Your reply should be made up of every line in the records below that holds the string "upsized".

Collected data
════════

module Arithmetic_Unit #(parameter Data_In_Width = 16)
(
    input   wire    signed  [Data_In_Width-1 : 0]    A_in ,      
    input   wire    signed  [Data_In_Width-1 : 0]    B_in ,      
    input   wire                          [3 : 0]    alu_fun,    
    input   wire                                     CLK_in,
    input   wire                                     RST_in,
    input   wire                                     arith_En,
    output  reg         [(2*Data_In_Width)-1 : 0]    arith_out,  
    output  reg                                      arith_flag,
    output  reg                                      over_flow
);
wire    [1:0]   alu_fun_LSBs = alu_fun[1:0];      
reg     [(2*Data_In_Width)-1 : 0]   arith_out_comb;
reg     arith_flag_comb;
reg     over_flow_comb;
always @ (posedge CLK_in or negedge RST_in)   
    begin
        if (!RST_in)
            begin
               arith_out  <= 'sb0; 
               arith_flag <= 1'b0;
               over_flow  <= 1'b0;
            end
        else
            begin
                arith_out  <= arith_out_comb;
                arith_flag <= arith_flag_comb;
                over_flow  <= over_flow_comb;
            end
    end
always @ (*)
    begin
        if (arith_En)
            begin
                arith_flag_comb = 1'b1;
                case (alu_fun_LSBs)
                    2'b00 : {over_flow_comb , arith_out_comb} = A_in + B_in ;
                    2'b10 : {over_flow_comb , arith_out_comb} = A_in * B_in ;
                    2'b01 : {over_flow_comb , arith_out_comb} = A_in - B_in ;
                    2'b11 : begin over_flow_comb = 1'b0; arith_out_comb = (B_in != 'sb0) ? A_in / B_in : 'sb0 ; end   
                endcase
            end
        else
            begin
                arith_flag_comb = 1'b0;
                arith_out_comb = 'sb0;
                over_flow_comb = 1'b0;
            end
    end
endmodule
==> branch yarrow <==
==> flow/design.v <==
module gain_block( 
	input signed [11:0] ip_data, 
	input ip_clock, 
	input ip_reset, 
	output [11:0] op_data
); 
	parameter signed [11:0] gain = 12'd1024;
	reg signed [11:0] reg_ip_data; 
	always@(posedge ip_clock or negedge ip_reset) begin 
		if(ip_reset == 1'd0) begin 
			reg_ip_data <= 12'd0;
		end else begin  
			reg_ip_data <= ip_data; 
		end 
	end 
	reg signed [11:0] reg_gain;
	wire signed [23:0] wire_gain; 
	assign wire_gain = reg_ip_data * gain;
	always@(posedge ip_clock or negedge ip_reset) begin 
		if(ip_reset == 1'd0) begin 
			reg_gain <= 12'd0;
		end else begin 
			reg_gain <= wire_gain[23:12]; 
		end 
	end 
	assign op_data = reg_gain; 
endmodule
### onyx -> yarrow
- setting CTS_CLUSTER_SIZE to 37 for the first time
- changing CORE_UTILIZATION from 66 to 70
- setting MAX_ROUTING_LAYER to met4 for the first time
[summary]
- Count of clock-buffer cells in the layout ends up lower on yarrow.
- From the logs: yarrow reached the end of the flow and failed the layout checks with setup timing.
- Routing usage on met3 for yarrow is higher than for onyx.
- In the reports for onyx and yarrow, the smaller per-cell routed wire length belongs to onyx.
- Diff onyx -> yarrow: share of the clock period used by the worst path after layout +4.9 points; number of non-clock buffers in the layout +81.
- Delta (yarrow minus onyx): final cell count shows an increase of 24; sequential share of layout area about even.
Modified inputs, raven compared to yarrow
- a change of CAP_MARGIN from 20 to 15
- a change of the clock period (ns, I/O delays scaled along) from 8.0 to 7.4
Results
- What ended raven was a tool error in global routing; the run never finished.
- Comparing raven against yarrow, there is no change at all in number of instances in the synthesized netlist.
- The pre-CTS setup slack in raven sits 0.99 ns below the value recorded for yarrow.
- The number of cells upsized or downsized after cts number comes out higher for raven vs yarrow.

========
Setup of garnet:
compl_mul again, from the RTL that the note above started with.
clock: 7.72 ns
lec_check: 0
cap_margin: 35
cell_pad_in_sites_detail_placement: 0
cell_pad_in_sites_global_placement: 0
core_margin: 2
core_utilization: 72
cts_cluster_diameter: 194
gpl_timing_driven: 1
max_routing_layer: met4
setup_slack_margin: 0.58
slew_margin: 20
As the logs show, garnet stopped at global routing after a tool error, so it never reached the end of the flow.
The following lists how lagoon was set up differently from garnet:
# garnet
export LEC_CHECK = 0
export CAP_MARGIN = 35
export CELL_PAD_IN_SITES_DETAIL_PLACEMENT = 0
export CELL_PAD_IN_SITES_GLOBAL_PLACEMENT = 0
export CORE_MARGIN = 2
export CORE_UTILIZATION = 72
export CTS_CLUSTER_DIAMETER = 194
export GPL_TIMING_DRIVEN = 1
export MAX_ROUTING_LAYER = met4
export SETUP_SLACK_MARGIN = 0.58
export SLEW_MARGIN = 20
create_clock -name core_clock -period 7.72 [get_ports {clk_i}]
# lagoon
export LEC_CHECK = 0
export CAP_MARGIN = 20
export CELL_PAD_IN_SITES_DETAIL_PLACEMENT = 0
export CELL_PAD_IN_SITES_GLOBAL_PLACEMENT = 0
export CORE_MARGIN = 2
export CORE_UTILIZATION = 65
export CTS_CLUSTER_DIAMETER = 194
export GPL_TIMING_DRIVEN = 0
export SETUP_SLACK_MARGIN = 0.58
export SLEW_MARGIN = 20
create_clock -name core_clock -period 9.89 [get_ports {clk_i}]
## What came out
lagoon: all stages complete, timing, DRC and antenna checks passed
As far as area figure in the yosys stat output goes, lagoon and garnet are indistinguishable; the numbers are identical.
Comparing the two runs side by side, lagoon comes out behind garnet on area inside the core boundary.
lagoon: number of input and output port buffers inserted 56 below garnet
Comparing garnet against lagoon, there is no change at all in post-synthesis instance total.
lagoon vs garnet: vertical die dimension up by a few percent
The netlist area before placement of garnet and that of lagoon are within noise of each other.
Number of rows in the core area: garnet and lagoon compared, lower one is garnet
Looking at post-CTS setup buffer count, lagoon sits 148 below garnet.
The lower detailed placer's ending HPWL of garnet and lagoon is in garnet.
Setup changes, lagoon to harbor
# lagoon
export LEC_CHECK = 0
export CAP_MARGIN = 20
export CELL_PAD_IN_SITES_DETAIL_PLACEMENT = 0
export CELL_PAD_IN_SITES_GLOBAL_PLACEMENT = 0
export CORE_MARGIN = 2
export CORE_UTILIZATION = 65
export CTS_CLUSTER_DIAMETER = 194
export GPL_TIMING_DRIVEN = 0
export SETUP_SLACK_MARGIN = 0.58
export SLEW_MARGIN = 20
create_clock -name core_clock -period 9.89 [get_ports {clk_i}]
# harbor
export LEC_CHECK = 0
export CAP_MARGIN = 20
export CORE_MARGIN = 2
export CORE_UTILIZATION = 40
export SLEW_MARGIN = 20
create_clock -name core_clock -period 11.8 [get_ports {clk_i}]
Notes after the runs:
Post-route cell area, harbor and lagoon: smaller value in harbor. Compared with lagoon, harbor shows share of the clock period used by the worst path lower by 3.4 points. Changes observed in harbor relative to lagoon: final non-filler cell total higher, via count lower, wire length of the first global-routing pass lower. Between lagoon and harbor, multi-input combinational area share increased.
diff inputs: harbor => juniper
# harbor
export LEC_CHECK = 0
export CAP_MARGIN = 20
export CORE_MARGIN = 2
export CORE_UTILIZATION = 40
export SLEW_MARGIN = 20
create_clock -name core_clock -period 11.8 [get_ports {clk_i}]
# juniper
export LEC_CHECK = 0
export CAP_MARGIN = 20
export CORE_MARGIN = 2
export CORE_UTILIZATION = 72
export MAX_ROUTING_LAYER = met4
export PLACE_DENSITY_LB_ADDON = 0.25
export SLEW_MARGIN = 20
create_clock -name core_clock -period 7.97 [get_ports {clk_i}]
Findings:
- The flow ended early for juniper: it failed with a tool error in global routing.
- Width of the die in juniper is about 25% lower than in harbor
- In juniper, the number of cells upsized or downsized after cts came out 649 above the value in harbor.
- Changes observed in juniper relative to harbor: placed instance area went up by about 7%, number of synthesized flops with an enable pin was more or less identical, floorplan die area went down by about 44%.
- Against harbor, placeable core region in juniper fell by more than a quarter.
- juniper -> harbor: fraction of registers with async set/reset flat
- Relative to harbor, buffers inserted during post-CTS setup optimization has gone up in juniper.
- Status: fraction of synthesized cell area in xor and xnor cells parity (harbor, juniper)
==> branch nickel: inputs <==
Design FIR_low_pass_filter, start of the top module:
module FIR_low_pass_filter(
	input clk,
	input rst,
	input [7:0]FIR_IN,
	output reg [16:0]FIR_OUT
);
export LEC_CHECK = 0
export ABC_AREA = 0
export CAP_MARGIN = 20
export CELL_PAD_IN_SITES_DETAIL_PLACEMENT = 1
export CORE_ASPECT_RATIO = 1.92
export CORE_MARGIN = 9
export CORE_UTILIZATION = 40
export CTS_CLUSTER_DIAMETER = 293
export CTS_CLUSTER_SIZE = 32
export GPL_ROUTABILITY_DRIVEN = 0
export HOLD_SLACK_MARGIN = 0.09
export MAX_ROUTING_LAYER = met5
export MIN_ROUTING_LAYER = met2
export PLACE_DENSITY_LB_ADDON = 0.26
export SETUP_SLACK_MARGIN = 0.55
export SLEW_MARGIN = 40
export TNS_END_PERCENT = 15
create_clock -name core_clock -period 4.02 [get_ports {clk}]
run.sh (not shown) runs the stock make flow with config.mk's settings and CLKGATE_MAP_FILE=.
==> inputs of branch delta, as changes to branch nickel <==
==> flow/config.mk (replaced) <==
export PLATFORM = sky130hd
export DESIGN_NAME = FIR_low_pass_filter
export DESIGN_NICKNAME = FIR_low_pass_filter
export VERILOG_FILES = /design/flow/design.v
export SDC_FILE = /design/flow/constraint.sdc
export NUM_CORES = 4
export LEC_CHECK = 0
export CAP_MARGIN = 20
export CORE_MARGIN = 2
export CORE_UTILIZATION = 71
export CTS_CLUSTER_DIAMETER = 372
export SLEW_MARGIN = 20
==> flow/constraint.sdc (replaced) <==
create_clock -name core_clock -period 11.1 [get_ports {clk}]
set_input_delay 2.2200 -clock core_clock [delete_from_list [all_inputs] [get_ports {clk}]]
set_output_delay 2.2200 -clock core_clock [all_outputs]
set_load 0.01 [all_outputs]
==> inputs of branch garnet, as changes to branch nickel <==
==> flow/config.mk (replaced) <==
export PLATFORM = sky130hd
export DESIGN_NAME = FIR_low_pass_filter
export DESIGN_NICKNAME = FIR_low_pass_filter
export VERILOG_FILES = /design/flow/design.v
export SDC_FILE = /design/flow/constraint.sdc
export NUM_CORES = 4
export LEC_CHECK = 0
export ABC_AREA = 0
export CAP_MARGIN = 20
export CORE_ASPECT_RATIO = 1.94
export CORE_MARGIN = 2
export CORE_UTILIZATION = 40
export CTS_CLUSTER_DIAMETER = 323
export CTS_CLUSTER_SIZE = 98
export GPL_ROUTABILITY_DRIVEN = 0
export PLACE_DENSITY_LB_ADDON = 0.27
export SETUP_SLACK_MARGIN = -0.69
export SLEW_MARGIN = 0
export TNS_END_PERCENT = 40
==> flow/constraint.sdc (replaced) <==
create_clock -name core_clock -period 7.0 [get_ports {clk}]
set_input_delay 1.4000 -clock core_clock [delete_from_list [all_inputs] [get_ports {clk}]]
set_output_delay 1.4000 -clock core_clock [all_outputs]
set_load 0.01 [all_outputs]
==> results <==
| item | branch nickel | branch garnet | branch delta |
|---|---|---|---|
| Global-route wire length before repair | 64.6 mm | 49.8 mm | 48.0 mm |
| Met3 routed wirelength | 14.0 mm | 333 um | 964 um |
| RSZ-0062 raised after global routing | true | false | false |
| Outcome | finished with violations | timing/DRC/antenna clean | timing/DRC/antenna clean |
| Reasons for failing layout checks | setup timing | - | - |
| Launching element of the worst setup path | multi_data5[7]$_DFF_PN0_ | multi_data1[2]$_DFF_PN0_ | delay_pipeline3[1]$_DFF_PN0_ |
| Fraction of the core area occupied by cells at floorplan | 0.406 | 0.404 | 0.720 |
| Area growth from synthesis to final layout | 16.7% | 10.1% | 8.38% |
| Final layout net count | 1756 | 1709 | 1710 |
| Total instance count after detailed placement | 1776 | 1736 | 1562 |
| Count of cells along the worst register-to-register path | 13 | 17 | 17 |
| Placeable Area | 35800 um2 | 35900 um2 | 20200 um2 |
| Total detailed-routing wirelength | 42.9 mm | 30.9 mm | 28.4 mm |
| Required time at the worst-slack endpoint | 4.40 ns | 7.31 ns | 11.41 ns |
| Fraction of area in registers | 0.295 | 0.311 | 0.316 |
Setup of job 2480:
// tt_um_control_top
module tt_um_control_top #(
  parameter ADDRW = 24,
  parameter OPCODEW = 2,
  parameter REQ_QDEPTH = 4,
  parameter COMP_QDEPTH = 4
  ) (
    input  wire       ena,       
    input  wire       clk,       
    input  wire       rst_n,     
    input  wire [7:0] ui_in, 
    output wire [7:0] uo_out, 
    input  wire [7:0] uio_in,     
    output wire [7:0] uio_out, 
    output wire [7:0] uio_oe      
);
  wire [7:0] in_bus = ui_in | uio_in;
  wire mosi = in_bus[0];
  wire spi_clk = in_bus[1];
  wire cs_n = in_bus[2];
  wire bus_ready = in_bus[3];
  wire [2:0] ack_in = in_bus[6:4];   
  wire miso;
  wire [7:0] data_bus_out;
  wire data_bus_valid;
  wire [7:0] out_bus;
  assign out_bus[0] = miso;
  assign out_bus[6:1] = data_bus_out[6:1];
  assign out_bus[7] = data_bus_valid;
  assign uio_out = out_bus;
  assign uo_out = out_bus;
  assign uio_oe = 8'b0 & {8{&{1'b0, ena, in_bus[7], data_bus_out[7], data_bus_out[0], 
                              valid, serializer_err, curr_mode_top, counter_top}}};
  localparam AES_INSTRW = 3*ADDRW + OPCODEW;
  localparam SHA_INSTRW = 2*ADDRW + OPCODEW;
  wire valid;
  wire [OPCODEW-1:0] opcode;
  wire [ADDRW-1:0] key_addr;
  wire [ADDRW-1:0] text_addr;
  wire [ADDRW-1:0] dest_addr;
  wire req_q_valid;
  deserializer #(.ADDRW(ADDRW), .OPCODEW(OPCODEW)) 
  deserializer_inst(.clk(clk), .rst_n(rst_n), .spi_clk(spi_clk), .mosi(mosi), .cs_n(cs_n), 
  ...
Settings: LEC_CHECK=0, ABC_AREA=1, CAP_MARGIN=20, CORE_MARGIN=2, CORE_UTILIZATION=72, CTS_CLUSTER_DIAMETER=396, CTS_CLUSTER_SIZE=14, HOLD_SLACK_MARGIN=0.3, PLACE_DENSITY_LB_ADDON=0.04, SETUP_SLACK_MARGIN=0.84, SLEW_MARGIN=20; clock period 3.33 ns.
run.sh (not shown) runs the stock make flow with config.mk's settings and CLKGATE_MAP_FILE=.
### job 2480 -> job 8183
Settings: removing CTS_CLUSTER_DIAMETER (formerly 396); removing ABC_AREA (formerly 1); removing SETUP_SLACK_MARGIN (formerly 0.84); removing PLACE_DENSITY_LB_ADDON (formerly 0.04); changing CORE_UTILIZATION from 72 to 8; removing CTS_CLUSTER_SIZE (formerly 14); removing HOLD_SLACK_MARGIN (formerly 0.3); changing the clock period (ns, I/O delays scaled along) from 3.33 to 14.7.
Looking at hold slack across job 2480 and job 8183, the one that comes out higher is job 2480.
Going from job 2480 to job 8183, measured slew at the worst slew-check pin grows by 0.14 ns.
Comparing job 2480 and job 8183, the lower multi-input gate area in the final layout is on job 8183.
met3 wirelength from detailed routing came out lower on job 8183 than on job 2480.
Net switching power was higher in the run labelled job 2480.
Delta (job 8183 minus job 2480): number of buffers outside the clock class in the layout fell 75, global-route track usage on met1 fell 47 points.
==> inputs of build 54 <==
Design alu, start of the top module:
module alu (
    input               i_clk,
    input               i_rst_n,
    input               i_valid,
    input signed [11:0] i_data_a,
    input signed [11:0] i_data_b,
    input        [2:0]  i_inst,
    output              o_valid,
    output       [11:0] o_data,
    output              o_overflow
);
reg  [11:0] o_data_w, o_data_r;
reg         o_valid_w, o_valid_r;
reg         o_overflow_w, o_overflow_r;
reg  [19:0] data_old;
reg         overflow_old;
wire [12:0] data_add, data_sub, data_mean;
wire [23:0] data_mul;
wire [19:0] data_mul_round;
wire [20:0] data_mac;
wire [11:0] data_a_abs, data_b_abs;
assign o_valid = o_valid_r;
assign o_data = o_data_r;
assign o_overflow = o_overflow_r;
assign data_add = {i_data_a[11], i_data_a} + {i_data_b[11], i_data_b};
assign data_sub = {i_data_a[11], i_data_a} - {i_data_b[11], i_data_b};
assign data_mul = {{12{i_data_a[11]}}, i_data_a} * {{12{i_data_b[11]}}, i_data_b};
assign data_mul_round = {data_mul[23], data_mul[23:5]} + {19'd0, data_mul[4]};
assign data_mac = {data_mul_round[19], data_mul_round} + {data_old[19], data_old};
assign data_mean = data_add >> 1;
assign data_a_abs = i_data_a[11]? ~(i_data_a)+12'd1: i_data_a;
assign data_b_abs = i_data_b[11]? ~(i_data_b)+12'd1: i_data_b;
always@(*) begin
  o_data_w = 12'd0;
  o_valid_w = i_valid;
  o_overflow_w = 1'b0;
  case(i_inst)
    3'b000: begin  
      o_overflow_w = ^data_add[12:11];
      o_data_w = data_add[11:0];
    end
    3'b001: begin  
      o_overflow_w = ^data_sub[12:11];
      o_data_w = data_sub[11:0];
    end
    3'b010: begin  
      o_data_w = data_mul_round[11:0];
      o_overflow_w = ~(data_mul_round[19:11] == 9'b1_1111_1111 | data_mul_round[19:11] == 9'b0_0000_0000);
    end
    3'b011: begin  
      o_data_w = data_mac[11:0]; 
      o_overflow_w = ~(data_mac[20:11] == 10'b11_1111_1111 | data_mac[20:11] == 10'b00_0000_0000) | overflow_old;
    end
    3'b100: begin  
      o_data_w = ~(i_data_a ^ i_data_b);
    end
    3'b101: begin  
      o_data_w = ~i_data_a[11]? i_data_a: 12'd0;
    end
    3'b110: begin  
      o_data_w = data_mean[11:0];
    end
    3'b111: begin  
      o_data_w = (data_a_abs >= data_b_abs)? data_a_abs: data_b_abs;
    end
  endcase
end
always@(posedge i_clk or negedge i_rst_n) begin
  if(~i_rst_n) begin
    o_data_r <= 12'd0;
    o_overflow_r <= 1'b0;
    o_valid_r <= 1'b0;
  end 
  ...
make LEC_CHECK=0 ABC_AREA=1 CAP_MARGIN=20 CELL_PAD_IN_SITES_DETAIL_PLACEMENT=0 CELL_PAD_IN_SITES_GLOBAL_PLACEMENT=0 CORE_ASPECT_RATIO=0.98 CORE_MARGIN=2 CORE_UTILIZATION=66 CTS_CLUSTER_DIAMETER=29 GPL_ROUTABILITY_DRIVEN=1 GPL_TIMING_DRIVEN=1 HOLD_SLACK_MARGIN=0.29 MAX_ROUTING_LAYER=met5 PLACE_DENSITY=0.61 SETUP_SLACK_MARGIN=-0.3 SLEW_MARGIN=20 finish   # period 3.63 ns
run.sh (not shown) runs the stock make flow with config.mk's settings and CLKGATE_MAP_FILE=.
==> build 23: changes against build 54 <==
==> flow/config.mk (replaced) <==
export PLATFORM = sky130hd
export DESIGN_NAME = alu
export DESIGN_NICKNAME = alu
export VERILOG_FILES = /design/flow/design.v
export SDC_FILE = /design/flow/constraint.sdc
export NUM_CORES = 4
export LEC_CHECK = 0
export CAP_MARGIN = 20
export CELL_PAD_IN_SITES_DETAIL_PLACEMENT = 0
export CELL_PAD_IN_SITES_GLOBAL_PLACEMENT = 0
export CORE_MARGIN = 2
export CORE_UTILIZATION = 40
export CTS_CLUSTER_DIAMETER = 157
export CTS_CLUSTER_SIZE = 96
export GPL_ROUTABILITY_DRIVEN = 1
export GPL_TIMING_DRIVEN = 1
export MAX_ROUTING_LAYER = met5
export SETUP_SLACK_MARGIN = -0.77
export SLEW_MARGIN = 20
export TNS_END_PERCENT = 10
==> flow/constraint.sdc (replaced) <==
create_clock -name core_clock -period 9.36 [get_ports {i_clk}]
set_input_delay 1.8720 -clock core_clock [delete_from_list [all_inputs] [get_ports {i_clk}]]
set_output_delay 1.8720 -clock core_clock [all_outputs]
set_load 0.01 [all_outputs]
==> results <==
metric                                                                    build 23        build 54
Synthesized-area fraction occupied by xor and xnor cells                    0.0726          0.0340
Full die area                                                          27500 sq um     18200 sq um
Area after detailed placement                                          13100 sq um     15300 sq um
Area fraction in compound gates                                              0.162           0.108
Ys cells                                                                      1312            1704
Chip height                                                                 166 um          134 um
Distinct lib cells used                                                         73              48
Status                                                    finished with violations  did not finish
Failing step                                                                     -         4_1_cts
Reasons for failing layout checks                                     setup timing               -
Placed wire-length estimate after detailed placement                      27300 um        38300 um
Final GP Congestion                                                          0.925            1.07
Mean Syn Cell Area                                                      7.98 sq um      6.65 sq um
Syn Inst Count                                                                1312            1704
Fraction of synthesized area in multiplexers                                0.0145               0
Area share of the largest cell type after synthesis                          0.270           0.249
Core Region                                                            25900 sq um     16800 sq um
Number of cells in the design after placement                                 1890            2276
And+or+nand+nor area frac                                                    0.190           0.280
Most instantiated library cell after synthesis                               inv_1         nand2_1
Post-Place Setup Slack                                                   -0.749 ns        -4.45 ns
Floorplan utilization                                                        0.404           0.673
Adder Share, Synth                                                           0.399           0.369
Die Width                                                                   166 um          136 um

════════

:: Reply ::
- The number of cells upsized or downsized after cts number comes out higher for raven vs yarrow.
- In juniper, the number of cells upsized or downsized after cts came out 649 above the value in harbor.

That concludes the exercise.